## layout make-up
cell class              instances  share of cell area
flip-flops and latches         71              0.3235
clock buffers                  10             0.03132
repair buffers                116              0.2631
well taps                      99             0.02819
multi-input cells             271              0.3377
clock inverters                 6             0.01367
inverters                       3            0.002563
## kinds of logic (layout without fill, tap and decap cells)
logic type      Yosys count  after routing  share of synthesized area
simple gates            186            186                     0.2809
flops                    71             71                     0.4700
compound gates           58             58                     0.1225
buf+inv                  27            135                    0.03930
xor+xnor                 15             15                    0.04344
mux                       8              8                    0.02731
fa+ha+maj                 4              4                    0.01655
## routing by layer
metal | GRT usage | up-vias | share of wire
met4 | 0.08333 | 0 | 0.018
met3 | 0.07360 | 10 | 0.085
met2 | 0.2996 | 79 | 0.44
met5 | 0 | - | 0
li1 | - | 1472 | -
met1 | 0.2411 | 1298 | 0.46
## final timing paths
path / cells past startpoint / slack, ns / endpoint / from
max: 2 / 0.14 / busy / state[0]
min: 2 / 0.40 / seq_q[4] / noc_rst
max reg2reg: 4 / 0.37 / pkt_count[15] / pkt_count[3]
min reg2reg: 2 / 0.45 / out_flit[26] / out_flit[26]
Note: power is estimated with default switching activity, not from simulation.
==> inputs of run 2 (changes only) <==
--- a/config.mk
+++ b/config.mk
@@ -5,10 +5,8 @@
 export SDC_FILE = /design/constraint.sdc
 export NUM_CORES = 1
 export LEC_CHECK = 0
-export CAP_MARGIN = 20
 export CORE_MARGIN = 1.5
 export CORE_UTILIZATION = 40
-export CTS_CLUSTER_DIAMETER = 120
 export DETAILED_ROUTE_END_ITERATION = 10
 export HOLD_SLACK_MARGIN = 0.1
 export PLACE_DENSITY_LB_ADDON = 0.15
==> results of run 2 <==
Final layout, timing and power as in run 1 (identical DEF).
--- src/rtl/main_memory_pkg.sv ---
// Shared constants, types and helpers for the main-memory arbiter slice.
// Sized for the 32-bit x 65000-word on-chip memory and up to four requesters.
package main_memory_pkg;

  localparam int MEM_ADDR_W = 16;
  localparam int MEM_DATA_W = 32;
  localparam int MEM_DEPTH  = 65000;
  localparam int MEM_BE_W   = 4;

  localparam int MAX_REQ   = 4;
  localparam int REQ_IDX_W = 2;

  typedef struct packed {
    logic                 pend;
    logic [REQ_IDX_W-1:0] owner;
    logic                 oob;
  } rd_slot_t;

  function automatic logic [REQ_IDX_W-1:0] onehot_to_idx(input logic [MAX_REQ-1:0] onehot);
    onehot_to_idx = '0;
    for (int i = 0; i < MAX_REQ; i++) begin
      if (onehot[i]) onehot_to_idx = REQ_IDX_W'(i);
    end
  endfunction

  function automatic logic [REQ_IDX_W-1:0] rr_next(input logic [REQ_IDX_W-1:0] idx, input int num_req);
    rr_next = (int'(idx) + 1 >= num_req) ? '0 : idx + 1'b1;
  endfunction

endpackage

--- src/rtl/main_memory_arbiter_if.sv ---
// Requester-side and memory-side bus bundle of the main-memory arbiter.
// The arbiter takes the slave view; requesters plus the memory macro take the master view.
interface main_memory_arbiter_if
  import main_memory_pkg::*;
#(
  parameter int NUM_REQ = 2,
  parameter int ADDR_W  = MEM_ADDR_W,
  parameter int DATA_W  = MEM_DATA_W
);
  localparam int BE_W = DATA_W / 8;

  logic [NUM_REQ*ADDR_W-1:0] req_address;
  logic [NUM_REQ*BE_W-1:0]   req_byteenable;
  logic [NUM_REQ-1:0]        req_read;
  logic [NUM_REQ-1:0]        req_write;
  logic [NUM_REQ-1:0]        req_lock;
  logic [NUM_REQ*DATA_W-1:0] req_writedata;
  logic [NUM_REQ-1:0]        req_waitrequest;
  logic [DATA_W-1:0]         req_readdata;
  logic [NUM_REQ-1:0]        req_readdatavalid;

  logic [ADDR_W-1:0]         mem_address;
  logic [BE_W-1:0]           mem_byteenable;
  logic [DATA_W-1:0]         mem_writedata;
  logic                      mem_chipselect;
  logic                      mem_write;
  logic                      mem_clken;
  logic [DATA_W-1:0]         mem_readdata;

  modport slave (
    input  req_address, req_byteenable, req_read, req_write, req_lock, req_writedata,
           mem_readdata,
    output req_waitrequest, req_readdata, req_readdatavalid,
           mem_address, mem_byteenable, mem_writedata, mem_chipselect, mem_write, mem_clken
  );

  modport master (
    output req_address, req_byteenable, req_read, req_write, req_lock, req_writedata,
           mem_readdata,
    input  req_waitrequest, req_readdata, req_readdatavalid,
           mem_address, mem_byteenable, mem_writedata, mem_chipselect, mem_write, mem_clken
  );

endinterface

--- src/rtl/rr_priority_select.sv ---
// Combinational round-robin picker: grants the first active requester at or after
// prio_ptr, or only the lock owner while a lock is held.
module rr_priority_select
  import main_memory_pkg::*;
#(
  parameter int NUM_REQ = 2
) (
  input  logic [MAX_REQ-1:0]   act,
  input  logic [REQ_IDX_W-1:0] prio_ptr,
  input  logic                 lock_valid,
  input  logic [REQ_IDX_W-1:0] lock_owner,
  output logic [MAX_REQ-1:0]   grant,
  output logic [REQ_IDX_W-1:0] grant_idx,
  output logic                 grant_valid
);

  logic [REQ_IDX_W-1:0] scan_idx;
  logic                 found;

  always_comb begin
    grant    = '0;
    scan_idx = '0;
    found    = 1'b0;
    if (lock_valid) begin
      grant[lock_owner] = act[lock_owner];
    end else begin
      for (int k = 0; k < NUM_REQ; k++) begin
        scan_idx = REQ_IDX_W'((int'(prio_ptr) + k) % NUM_REQ);
        if (!found && act[scan_idx]) begin
          grant[scan_idx] = 1'b1;
          found           = 1'b1;
        end
      end
    end
  end

  assign grant_idx   = onehot_to_idx(grant);
  assign grant_valid = |grant;

endmodule

--- src/rtl/main_memory_arbiter.sv ---
// Round-robin arbiter sharing the single-port main memory between NUM_REQ requesters,
// with per-requester locking, 1-cycle read return routing and sticky out-of-range error.
module main_memory_arbiter
  import main_memory_pkg::*;
#(
  parameter int NUM_REQ   = 2,
  parameter int ADDR_W    = MEM_ADDR_W,
  parameter int DATA_W    = MEM_DATA_W,
  parameter int MEM_DEPTH = main_memory_pkg::MEM_DEPTH
) (
  input  logic                  clk,
  input  logic                  reset_n,
  main_memory_arbiter_if.slave  bus,
  input  logic                  err_clear,
  output logic                  err_oob
);

  localparam int BE_W = DATA_W / 8;

  logic [MAX_REQ-1:0]   rd_wide, wr_wide, lock_wide, act_wide, grant_wide, rdv_wide;
  logic [ADDR_W-1:0]    addr_arr  [MAX_REQ];
  logic [BE_W-1:0]      be_arr    [MAX_REQ];
  logic [DATA_W-1:0]    wdata_arr [MAX_REQ];

  logic [REQ_IDX_W-1:0] prio_ptr, lock_owner, grant_idx;
  logic                 lock_valid, grant_valid, accept;
  logic                 sel_rd, sel_wr, sel_in_range;
  logic [ADDR_W-1:0]    sel_addr, addr_hold;
  rd_slot_t             rd_q;

  assign rd_wide   = MAX_REQ'(bus.req_read);
  assign wr_wide   = MAX_REQ'(bus.req_write);
  assign lock_wide = MAX_REQ'(bus.req_lock);
  assign act_wide  = rd_wide | wr_wide;

  // Unpack the flat per-requester buses; unused slots read as zero.
  for (genvar i = 0; i < MAX_REQ; i++) begin : g_unpack
    if (i < NUM_REQ) begin : g_live
      assign addr_arr[i]  = bus.req_address[i*ADDR_W +: ADDR_W];
      assign be_arr[i]    = bus.req_byteenable[i*BE_W +: BE_W];
      assign wdata_arr[i] = bus.req_writedata[i*DATA_W +: DATA_W];
    end else begin : g_unused
      assign addr_arr[i]  = '0;
      assign be_arr[i]    = '0;
      assign wdata_arr[i] = '0;
    end
  end

  rr_priority_select #(.NUM_REQ(NUM_REQ)) u_select (
    .act         (act_wide),
    .prio_ptr    (prio_ptr),
    .lock_valid  (lock_valid),
    .lock_owner  (lock_owner),
    .grant       (grant_wide),
    .grant_idx   (grant_idx),
    .grant_valid (grant_valid)
  );

  // No command is accepted while reset is held, so every active requester waits.
  assign accept       = grant_valid & reset_n;
  assign sel_addr     = addr_arr[grant_idx];
  assign sel_wr       = wr_wide[grant_idx];
  assign sel_rd       = rd_wide[grant_idx] & ~sel_wr;
  assign sel_in_range = 32'(sel_addr) < 32'(MEM_DEPTH);

  assign bus.req_waitrequest = (bus.req_read | bus.req_write)
                             & ~(grant_wide[NUM_REQ-1:0] & {NUM_REQ{reset_n}});

  assign bus.mem_address    = accept ? sel_addr : addr_hold;
  assign bus.mem_byteenable = be_arr[grant_idx];
  assign bus.mem_writedata  = wdata_arr[grant_idx];
  assign bus.mem_chipselect = accept & sel_in_range;
  assign bus.mem_write      = accept & sel_wr & sel_in_range;
  assign bus.mem_clken      = 1'b1;

  assign rdv_wide              = rd_q.pend ? (MAX_REQ'(1) << rd_q.owner) : '0;
  assign bus.req_readdatavalid = rdv_wide[NUM_REQ-1:0];
  assign bus.req_readdata      = (rd_q.pend && !rd_q.oob) ? bus.mem_readdata : '0;

  // Arbitration state: pointer, lock, one read slot in flight and the sticky error.
  always_ff @(posedge clk or negedge reset_n) begin
    if (!reset_n) begin
      prio_ptr   <= '0;
      lock_valid <= 1'b0;
      lock_owner <= '0;
      rd_q       <= '0;
      addr_hold  <= '0;
      err_oob    <= 1'b0;
    end else begin
      rd_q.pend  <= accept & sel_rd;
      rd_q.owner <= grant_idx;
      rd_q.oob   <= ~sel_in_range;
      if (accept) begin
        prio_ptr   <= rr_next(grant_idx, NUM_REQ);
        lock_valid <= lock_wide[grant_idx];
        lock_owner <= grant_idx;
        addr_hold  <= sel_addr;
      end else if (lock_valid && !lock_wide[lock_owner]) begin
        lock_valid <= 1'b0;
      end
      if (accept && (!sel_in_range || (rd_wide[grant_idx] && sel_wr))) begin
        err_oob <= 1'b1;
      end else if (err_clear) begin
        err_oob <= 1'b0;
      end
    end
  end

endmodule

════════

Look through the entries. Copy out each line with "export" in it.

ANSWER SECTION »
 export SDC_FILE = /design/constraint.sdc
 export NUM_CORES = 1
 export LEC_CHECK = 0
-export CAP_MARGIN = 20
 export CORE_MARGIN = 1.5
 export CORE_UTILIZATION = 40
-export CTS_CLUSTER_DIAMETER = 120
 export DETAILED_ROUTE_END_ITERATION = 10
 export HOLD_SLACK_MARGIN = 0.1
 export PLACE_DENSITY_LB_ADDON = 0.15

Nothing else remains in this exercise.